This section will provide a high level summary of the project and the work the team did to reach the project's end goal.
SAP is developing a new product called Consumer Insight 365 (CI365) to enable businesses to better manage and expand their markets. Mobile carriers have an enormous amount of unused consumer cellphone usage data. Mobile carriers can monetize on this data as well as gain insight into their customer base. CI365 is a tool to put this data to work by analyzing:
Focusing on a small carrier's mobile user data, determine correlations between texting / calling habits, URL categories and geo-location with user gender / age. SAP is interested in having the ability to determine the gender and general age of the mobile user based on his/her phone habits.

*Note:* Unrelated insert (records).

### config.mk
export PLATFORM = sky130hd
export DESIGN_NAME = present_sbox_layer_ctrl
export DESIGN_NICKNAME = d
export VERILOG_FILES = /design/src/rtl/present_sbox_layer_ctrl.sv
export SDC_FILE = /design/constraint.sdc
export NUM_CORES = 1
export LEC_CHECK = 0
export BUFFER_PORTS_ARGS = -buffer_cell sky130_fd_sc_hd__buf_2
export CORE_ASPECT_RATIO = 0.9
export CORE_MARGIN = 2
export CORE_UTILIZATION = 50
export DETAILED_ROUTE_END_ITERATION = 10
export PLACE_DENSITY = 0.75
export RECOVER_POWER = 100
export SKIP_CTS_REPAIR_TIMING = 1
export SLEW_MARGIN = 15
export SYNTH_ARGS = -nofsm -noshare
export SYNTH_HDL_FRONTEND = slang
export SYNTH_SLANG_ARGS = --single-unit
### constraint.sdc
create_clock -name clk -period 36.8 [get_ports clk]
set_clock_uncertainty 0.2 [all_clocks]
set_input_delay 5.52 -clock clk [delete_from_list [all_inputs] [get_ports clk]]
set_output_delay 5.52 -clock clk [all_outputs]
set_load 0.02 [all_outputs]
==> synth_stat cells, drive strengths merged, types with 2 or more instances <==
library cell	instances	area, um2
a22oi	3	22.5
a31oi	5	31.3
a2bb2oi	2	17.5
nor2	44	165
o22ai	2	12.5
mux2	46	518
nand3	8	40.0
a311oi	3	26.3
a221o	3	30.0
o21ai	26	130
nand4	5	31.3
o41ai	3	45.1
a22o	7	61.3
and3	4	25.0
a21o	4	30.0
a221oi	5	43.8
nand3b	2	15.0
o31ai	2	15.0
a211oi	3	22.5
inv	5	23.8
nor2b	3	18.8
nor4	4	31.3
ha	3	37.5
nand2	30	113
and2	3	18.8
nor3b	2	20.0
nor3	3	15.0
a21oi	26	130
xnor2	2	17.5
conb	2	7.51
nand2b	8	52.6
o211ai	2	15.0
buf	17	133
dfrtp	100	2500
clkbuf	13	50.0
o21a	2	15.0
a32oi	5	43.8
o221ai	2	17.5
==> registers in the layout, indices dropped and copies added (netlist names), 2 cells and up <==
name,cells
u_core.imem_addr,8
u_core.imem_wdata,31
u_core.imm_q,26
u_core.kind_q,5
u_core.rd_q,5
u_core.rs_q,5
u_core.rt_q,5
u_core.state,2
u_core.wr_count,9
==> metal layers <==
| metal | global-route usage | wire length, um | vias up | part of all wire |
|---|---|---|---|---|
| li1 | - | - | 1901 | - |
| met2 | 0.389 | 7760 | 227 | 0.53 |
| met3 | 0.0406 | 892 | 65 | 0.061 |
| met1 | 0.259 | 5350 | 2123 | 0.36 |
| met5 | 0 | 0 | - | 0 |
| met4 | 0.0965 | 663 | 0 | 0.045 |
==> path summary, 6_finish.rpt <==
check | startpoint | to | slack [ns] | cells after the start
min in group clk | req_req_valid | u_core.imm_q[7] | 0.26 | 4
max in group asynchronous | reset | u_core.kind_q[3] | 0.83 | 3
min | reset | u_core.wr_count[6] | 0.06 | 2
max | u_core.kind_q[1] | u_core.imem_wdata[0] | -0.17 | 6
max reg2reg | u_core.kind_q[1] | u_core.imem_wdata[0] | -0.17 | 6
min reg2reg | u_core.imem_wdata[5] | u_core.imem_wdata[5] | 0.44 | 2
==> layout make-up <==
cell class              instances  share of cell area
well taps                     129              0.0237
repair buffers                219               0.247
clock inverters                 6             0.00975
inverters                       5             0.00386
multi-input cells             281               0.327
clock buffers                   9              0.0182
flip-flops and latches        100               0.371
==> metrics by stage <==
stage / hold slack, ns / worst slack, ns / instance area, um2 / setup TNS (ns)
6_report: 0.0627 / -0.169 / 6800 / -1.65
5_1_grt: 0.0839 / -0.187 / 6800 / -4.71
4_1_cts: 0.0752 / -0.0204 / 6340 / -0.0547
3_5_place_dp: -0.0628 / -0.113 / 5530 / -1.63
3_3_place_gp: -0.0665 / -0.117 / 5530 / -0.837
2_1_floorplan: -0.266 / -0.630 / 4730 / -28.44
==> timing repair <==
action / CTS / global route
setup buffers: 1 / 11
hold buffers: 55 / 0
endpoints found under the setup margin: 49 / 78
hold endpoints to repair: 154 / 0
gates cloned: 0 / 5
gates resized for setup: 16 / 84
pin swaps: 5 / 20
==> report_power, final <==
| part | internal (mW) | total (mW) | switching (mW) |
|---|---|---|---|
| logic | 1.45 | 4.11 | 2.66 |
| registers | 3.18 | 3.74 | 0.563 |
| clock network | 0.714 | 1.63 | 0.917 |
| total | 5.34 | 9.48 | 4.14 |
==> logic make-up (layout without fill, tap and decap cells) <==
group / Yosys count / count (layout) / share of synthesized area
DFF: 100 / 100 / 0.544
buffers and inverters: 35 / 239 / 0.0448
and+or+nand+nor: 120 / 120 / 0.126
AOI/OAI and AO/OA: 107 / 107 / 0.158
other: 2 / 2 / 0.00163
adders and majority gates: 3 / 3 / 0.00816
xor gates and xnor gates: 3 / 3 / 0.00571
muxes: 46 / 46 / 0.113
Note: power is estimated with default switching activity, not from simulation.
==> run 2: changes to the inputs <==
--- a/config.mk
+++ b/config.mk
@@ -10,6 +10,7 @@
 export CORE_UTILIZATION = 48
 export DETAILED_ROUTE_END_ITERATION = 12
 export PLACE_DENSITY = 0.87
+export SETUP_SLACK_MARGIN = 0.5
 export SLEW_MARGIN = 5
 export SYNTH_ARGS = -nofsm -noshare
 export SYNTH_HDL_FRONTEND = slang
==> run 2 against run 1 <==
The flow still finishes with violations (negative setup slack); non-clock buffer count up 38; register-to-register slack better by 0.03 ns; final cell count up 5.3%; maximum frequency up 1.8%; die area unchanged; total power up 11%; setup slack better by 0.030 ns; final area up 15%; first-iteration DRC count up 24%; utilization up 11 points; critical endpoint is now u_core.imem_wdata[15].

Due data integrity issues, schedule constraints, and incomplete data the team received, none of the models the team developed could achieve an accuracy higher than 62%. It was determined that CHAID was more accurate when more parameters and numbers values need to be evaluated; however, Bayes was more accurate with the binary and simplistic inputs in the training set. The algorithms predicted females more than males, but that lead to male predictions being more accurate. Instead of the algorithms having accuracy results based on the demographics of the learning training sets, it turned out the accuracy results were impacted more on the different testing sets. Grouping of the data by age and gender in the training set has little impact on the learning and application of the algorithms on the testing sets.